MATHEON projects include the development of concepts for teaching high school students in a more application- and problem-driven way. MATHEON is working in close cooperation with a network of schools in Berlin for the mathematically talented.
Further bridging the gap between mathematicians and the public at large are the Urania lectures—a lecture series directed toward high school students and teachers. Given in the morning, three to four times a year in the Berlin Urania center, the lectures often attract several hundred people.
But it is probably through the Mathematischer Adventskalender (http://www.mathekalender.de/) that MATHEON has achieved its greatest public visibility.

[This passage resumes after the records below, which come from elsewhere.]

`src/rtl/mult_pkg.sv`:
```
// Shared types and default widths for the shift-add multiplier (controller and shifter).
package mult_pkg;

    typedef enum logic [2:0] {
        IDLE,
        LOAD,
        TEST,
        ADD,
        SHIFT,
        DONE
    } mult_state_t;

    localparam int DEF_N      = 8;
    localparam int DEF_M      = 8;
    localparam int DEF_PROD_W = DEF_N + DEF_M;

    function automatic logic is_busy(input mult_state_t s);
        return (s == LOAD) || (s == TEST) || (s == ADD) || (s == SHIFT);
    endfunction

endpackage

```
`src/rtl/mult_iter_cnt.sv`:
```
// Iteration counter for the multiplier controller; flags the final shift (count == n-1).
module mult_iter_cnt
    import mult_pkg::*;
#(
    parameter int n     = DEF_N,
    parameter int CNT_W = $clog2(n)
) (
    input  logic clk,
    input  logic rst,
    input  logic clear,
    input  logic inc,
    output logic last
);

    localparam logic [CNT_W-1:0] LAST_VAL = CNT_W'(n - 1);

    logic [CNT_W-1:0] count;

    // Holding at n-1 keeps the counter from ever wrapping.
    always_ff @(posedge clk) begin
        if (rst || clear) begin
            count <= '0;
        end else if (inc && !last) begin
            count <= count + 1'b1;
        end
    end

    assign last = (count == LAST_VAL);

endmodule

```
`src/rtl/mult_seq_ctrl.sv`:
```
// Control FSM for the shift-add multiplier: sequences load, optional add, and n shifts,
// then holds out_cmd until the next operation.
module mult_seq_ctrl
    import mult_pkg::*;
#(
    parameter int n     = DEF_N,
    parameter int CNT_W = $clog2(n)
) (
    input  logic clk,
    input  logic rst,
    input  logic start,
    input  logic lsb,
    output logic load_cmd,
    output logic add_cmd,
    output logic shift_cmd,
    output logic out_cmd,
    output logic busy,
    output logic done
);

    mult_state_t state;
    mult_state_t state_nxt;
    logic        last;

    mult_iter_cnt #(
        .n    (n),
        .CNT_W(CNT_W)
    ) u_iter_cnt (
        .clk  (clk),
        .rst  (rst),
        .clear(state == LOAD),
        .inc  (state == SHIFT),
        .last (last)
    );

    // TEST waits a cycle so lsb reflects the most recent load or shift.
    always_comb begin
        state_nxt = state;
        case (state)
            IDLE:    if (start) state_nxt = LOAD;
            LOAD:    state_nxt = TEST;
            TEST:    state_nxt = lsb ? ADD : SHIFT;
            ADD:     state_nxt = SHIFT;
            SHIFT:   state_nxt = last ? DONE : TEST;
            DONE:    if (start) state_nxt = LOAD;
            default: state_nxt = IDLE;
        endcase
    end

    // Outputs are registered from the next state, so they line up with the state register.
    always_ff @(posedge clk) begin
        if (rst) begin
            state     <= IDLE;
            load_cmd  <= 1'b0;
            add_cmd   <= 1'b0;
            shift_cmd <= 1'b0;
            out_cmd   <= 1'b0;
            busy      <= 1'b0;
            done      <= 1'b0;
        end else begin
            state     <= state_nxt;
            load_cmd  <= (state_nxt == LOAD);
            add_cmd   <= (state_nxt == ADD);
            shift_cmd <= (state_nxt == SHIFT);
            out_cmd   <= (state_nxt == DONE);
            busy      <= is_busy(state_nxt);
            done      <= (state_nxt == DONE) && (state != DONE);
        end
    end

endmodule

```
`config.mk`:
```
export PLATFORM = sky130hd
export DESIGN_NAME = mult_seq_ctrl
export DESIGN_NICKNAME = d
export VERILOG_FILES = /design/src/rtl/mult_pkg.sv /design/src/rtl/mult_iter_cnt.sv /design/src/rtl/mult_seq_ctrl.sv
export SDC_FILE = /design/constraint.sdc
export NUM_CORES = 1
export LEC_CHECK = 0
export CAP_MARGIN = 20
export CORE_MARGIN = 4
export CORE_UTILIZATION = 43
export CTS_BUF_LIST = sky130_fd_sc_hd__clkbuf_4 sky130_fd_sc_hd__clkbuf_8 sky130_fd_sc_hd__clkbuf_16
export CTS_CLUSTER_SIZE = 8
export DETAILED_ROUTE_END_ITERATION = 7
export HOLD_SLACK_MARGIN = 0.08
export PLACE_DENSITY = 0.74
export SLEW_MARGIN = 25
export SYNTH_ARGS = -nofsm -noshare
export SYNTH_HDL_FRONTEND = slang
export SYNTH_SLANG_ARGS = --single-unit
```
`constraint.sdc`:
```
create_clock -name clk -period 1.6 [get_ports clk]
set_clock_uncertainty 0.05 [all_clocks]
set_input_delay 0.4 -clock clk [delete_from_list [all_inputs] [get_ports clk]]
set_output_delay 0.4 -clock clk [all_outputs]
set_load 0.05 [all_outputs]
```
==> flow_metrics.py <==
metrics = {
    "run_status": {
        "outcome": "completed",
    },
    "timing": {
        "setup-violations-final": 0,
        "maxSlewViolCount": 0,
        "rsz0062_at_grt": "yes",
        "setup_slack_ns": 0.06581,
        "timing.fmax_mhz": 651.8,
        "min_period_ns": 1.534,
        "layout_worst_path_cycle_share_pct": 95.89,
        "tns_ns": 0,
        "worst_pin_slew_ns": 0.4547,
        "relSlewSlack_pct": 69.64,
        "final-hold-violation-count": 0,
    },
    "floorplan": {
        "die_h_um": 44.39,
        "rows": 12,
        "start_util_pct": 48.61,
        "die_width_um": 44.39,
        "core_area_um2": 1171,
        "die_area_um2": 1970,
        "io_pins": 10,
    },
    "yosys": {
        "synth.distinct_cells": 30,
        "synth_area_leaders": "dfxtp_1 (42%), mux2i_1 (5.3%), a2111oi_4 (4.8%), nor2_1 (4.6%), ha_1 (4.4%)",
        "yosysWarnings": 0,
        "syn_nets": 61,
        "synthCells": 55,
        "synth-seq-cells": 12,
        "syn_area_per_cell_um2": 10.35,
        "synth_top_area_share_pct": 42.20,
        "yosysTopAreaCell": "dfxtp_1",
        "synth-seq-area-share_pct": 42.20,
        "synth_area_um2": 569.3,
    },
    "worst_setup_path": {
        "worst_path_largest_cell_delay_ns": 0.33,
        "r2r-start": "u_iter_cnt.count[1]$_SDFFE_PP0P_",
        "critPathSlowestCell": "dfxtp_1",
        "critPathKind": "register to register",
        "cp-start-kind": "register",
        "r2r_setup_slack_ns": 0.07,
        "critPathMostFrequentCell": "ha_4",
        "cp.required_ns": 1.76,
        "path_max_fanout": 4,
        "crit_arrival_ns": 1.70,
        "r2r_cells": 6,
        "cp_cell_sequence": "ha_4 > ha_4 > and2b_1 > o21ai_2 > a2bb2oi_2 > and4b_1",
        "worst_r2r_endpoint": "load_cmd$_SDFF_PP0_",
        "crit_path_end_kind": "register",
        "worst-path-buf-inv": 0,
        "crit_family": "compound AO/OA/AOI/OAI gates",
    },
    "global_routing": {
        "antenna_found_initial": 0,
        "grt_usage_pct": 12.35,
        "grt_pass1_wl_um": 1863,
        "grt_max_degree": 13,
        "grt.overflow.total": 0,
        "grt_pass1_vias": 444,
    },
    "hold_path": {
        "min_to": "done$_SDFF_PP0_",
        "min_path_cells": 1,
        "worstHoldPathType": "register to register",
        "hp-start": "state[0]$_SDFF_PP0_",
    },
    "pwr": {
        "p_leak_uw": 0.0003253,
        "ir_worst_vdd_v": 0.0005325,
        "clkPwrFrac_pct": 32.9,
        "pwr-share-comb_pct": 20.7,
        "swShare_pct": 26.38,
        "p_sw_uw": 188.8,
        "p_int_uw": 527.0,
        "powerDensity_nw_per_um2": 853.9,
        "seqPwrFrac_pct": 46.4,
    },
    "clock_tree": {
        "insertion_delay_ns": 0.27,
        "cts.sinks": 12,
        "cts_made_buffers": 3,
        "cts_tree": "done",
        "h-tree-depth": 1,
        "clockBufferDepth": 2,
        "clock-root-buffer": "clkbuf_4",
        "cts_setup_buffers": 0,
        "path_clk_slew_ns": 0.08,
    },
    "placed_design": {
        "dp_hpwl_um": 779.3,
        "io_buffers": 9,
        "gp_congestion": 0.8177,
        "dp_slack_ns": -0.2411,
    },
    "route": {
        "drc": 0,
        "wire_per_inst_um": 12.07,
        "firstDrtPassIters": 4,
        "wirelength_um": 1038,
        "vias": 447,
        "via_per_inst": 5.198,
        "first_iter_violations": 12,
        "ant_nets": 0,
    },
    "cells_and_area": {
        "fillCellCount": 77,
        "fin_util_pct": 71.58,
        "fin_nets": 79,
        "antenna_cells": 0,
        "final_cell_mix": "dfxtp_1 (11), nor2_1 (7), buf_4 (7), buf_12 (6)",
        "syn_to_final_growth_pct": 47.25,
        "drive_gt1_share_pct": 38.89,
        "layout_commonest_cell": "dfxtp_1",
    },
    "flow_run": {
        "max-cap-violations": 0,
    },
}
## how the worst max path moves through the flow
stage	start	to	depth (start not counted)
6_report	u_iter_cnt.count[1]$_SDFFE_PP0P_	load_cmd$_SDFF_PP0_	6
5_1_grt	state[0]$_SDFF_PP0_	add_cmd$_SDFF_PP0_	5
3_5_place_dp	start	load_cmd$_SDFF_PP0_	5
2_1_floorplan	u_iter_cnt.count[0]$_SDFFE_PP0P_	load_cmd$_SDFF_PP0_	6
4_1_cts	u_iter_cnt.count[0]$_SDFFE_PP0P_	load_cmd$_SDFF_PP0_	6
3_3_place_gp	start	load_cmd$_SDFF_PP0_	5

In this annual competition participants solve mathematical problems (related to MATHEON research and applications), one a day, each day from December 1 to 24; prizes are awarded in different categories. Close to 10,000 people participated in Adventskalender 2005. Major newspapers, magazines, and radio stations ran frequent reports on the event, which even made an appearance on ZDF Heute Journal, one of the most popular TV evening news shows.
Details about MATHEON’s work can be found at http://www.matheon.de/. A comprehensive paper by the author (“Matheon: Introducing the DFG Research Center ‘Mathematics for key technologies’ in Berlin”) appeared in Jahresbericht der DMV (Vol. 107 (4), 2005, pages 173–196) and can also be downloaded from the author’s Web site.
Martin Grötschel, a professor of mathematics at TU and vice president at ZIB, is chair of MATHEON’s executive board.